Pressure force peaks acting from the wall of the housing openings onto the curved lines of the soft elastic tooth tips of the driven gearwheel are taken up by the trunnion. The tooth tips of the driven gearwheel are more charged than the respective tips of the driving gearwheel. The pressure force peaks taken up by the trunnion are forces in the range of the elastic deformability of the material the teeth are made.
Material abrasion at the driven gearwheel is thus prevented. A possible wobbling of the gearwheels within the clearance of the overlapping openings is strongly reduced.
This design is useful to make a single use pump body. The requirements of the materials are merely that one single use is safely ensured. This offers the possibility to use cheap injection molding materials with relatively large clearances to produce pump housings as well as gearwheels.
A simple handling and a simple mounting of the pump is possible, as the trunnion serves as orientation feature and centering aid for the driven gearwheel while mounting.
After using of the pump, the pump body can be turned off the drive body via the bayonet connection and can be disposed, and for the next use of the pump a new pump body can be mounted.
In a preferred embodiment of the invention, the trunnion is molded to the bottom of the pump housing.
This measurement has the advantage that the bearing trunnion is simultaneously molded or injected to the bottom of the pump housing when the pump housing is manufactured so that it is possible to manufacture the pump housing in a particular simple and cost-saving way.
In a further embodiment of the invention, the trunnion is slightly conical.
This measurement has the advantage in view of manufacturing that a conical trunnion can be much more easily removed from an injection tool than a cylindrical trunnion. Due to the conical shape it is also easy to center the gearwheel while mounting and in operation.

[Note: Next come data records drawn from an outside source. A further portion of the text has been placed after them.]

<file path="config.mk">
export PLATFORM = sky130hd
export DESIGN_NAME = id_counter_param
export DESIGN_NICKNAME = d
export VERILOG_FILES = /design/src/rtl/id_counter_param_pkg.sv /design/src/rtl/id_sync_edge.sv /design/src/rtl/id_counter_param.sv
export SDC_FILE = /design/constraint.sdc
export NUM_CORES = 1
export LEC_CHECK = 0
export BUFFER_PORTS_ARGS = -buffer_cell sky130_fd_sc_hd__clkbuf_2
export CAP_MARGIN = 10
export CORE_MARGIN = 1.5
export CORE_UTILIZATION = 45
export DETAILED_ROUTE_END_ITERATION = 7
export GPL_TIMING_DRIVEN = 0
export MAX_ROUTING_LAYER = met4
export SETUP_SLACK_MARGIN = 0.2
export SLEW_MARGIN = 20
export SYNTH_ARGS = -nofsm -noshare
export SYNTH_HDL_FRONTEND = slang
export SYNTH_HIERARCHICAL = 1
export SYNTH_SLANG_ARGS = --single-unit
</file>
<file path="constraint.sdc">
create_clock -name clk -period 6.8 [get_ports clk]
set_input_delay 0.34 -clock clk [delete_from_list [all_inputs] [get_ports clk]]
set_output_delay 0.34 -clock clk [all_outputs]
set_load 0.02 [all_outputs]
</file>
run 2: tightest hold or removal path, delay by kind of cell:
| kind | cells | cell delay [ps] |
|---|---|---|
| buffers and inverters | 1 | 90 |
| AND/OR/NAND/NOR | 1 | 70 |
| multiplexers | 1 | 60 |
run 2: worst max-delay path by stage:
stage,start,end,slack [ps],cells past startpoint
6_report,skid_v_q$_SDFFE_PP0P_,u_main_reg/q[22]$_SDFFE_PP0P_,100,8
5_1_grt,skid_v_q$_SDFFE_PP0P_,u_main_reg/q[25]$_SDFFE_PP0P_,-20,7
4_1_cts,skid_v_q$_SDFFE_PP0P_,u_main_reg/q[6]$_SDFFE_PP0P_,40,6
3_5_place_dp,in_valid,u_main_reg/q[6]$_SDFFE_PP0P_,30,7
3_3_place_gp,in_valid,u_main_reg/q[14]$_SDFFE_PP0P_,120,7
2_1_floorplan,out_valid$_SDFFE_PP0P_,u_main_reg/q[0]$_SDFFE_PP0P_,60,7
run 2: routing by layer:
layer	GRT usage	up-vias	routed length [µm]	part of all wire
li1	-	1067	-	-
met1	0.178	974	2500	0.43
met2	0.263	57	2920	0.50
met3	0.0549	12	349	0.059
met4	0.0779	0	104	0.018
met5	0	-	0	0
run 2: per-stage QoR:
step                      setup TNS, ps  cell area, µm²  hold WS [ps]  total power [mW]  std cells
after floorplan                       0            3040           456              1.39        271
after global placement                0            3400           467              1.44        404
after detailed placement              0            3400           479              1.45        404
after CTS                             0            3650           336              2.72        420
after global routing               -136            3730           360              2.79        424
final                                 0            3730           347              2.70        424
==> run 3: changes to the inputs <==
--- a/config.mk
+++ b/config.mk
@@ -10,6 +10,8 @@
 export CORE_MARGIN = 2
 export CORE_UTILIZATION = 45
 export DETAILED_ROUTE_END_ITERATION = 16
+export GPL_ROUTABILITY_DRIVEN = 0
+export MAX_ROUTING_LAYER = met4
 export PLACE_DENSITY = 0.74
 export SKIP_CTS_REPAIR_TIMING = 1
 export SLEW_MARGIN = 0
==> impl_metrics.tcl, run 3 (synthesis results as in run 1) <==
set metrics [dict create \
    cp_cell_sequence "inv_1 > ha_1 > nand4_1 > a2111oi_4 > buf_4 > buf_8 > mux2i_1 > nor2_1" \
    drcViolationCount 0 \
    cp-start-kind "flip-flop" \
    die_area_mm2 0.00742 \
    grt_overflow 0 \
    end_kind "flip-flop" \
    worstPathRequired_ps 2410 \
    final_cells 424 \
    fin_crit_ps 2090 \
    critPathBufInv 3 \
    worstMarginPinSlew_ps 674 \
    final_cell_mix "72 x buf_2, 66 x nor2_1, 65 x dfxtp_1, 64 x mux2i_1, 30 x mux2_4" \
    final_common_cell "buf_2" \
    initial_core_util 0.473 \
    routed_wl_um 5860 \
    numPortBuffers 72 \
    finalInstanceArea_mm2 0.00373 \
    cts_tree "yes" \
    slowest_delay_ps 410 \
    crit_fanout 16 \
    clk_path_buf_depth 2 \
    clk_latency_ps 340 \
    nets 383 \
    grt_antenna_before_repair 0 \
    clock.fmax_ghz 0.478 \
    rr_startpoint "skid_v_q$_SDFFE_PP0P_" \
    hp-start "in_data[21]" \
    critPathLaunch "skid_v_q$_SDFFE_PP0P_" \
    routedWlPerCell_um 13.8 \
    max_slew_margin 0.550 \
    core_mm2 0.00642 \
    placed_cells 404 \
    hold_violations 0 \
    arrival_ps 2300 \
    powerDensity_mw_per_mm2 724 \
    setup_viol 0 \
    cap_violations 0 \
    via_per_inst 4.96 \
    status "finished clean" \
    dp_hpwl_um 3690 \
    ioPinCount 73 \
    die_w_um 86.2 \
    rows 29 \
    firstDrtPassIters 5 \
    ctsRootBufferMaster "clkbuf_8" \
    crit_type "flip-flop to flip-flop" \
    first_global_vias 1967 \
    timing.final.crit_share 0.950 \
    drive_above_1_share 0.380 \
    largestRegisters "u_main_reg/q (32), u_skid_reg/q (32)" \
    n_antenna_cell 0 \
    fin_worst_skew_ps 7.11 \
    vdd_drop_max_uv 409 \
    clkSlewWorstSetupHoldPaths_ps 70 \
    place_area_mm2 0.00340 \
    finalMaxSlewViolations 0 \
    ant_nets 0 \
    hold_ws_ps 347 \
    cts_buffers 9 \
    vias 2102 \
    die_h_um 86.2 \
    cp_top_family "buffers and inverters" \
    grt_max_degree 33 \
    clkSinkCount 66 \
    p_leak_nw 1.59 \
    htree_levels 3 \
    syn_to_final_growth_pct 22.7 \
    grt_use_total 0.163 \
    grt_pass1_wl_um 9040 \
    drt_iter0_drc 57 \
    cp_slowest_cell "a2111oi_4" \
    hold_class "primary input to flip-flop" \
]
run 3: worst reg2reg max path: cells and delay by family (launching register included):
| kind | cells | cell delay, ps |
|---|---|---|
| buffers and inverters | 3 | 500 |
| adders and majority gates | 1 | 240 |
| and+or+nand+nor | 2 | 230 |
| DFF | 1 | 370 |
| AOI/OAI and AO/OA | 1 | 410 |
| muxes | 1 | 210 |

Both the driving gearwheel and the driven gearwheel can be manufactured as simple injection molded parts which are mounted into the pump housing, which is also designed as a injection molded part, and the pump housing then closed via the lid. All of these parts can be manufactured with less technical effort and cheaply. Therefore, a pump body is available for one single use, which, nevertheless, allows relatively strong drive forces with a safe and sufficient pump performance.
It is understood that the afore-mentioned features and the features to be explained later cannot only be used in the combinations mentioned, but can also be used in other combinations or solely without leaving the scope of the present invention.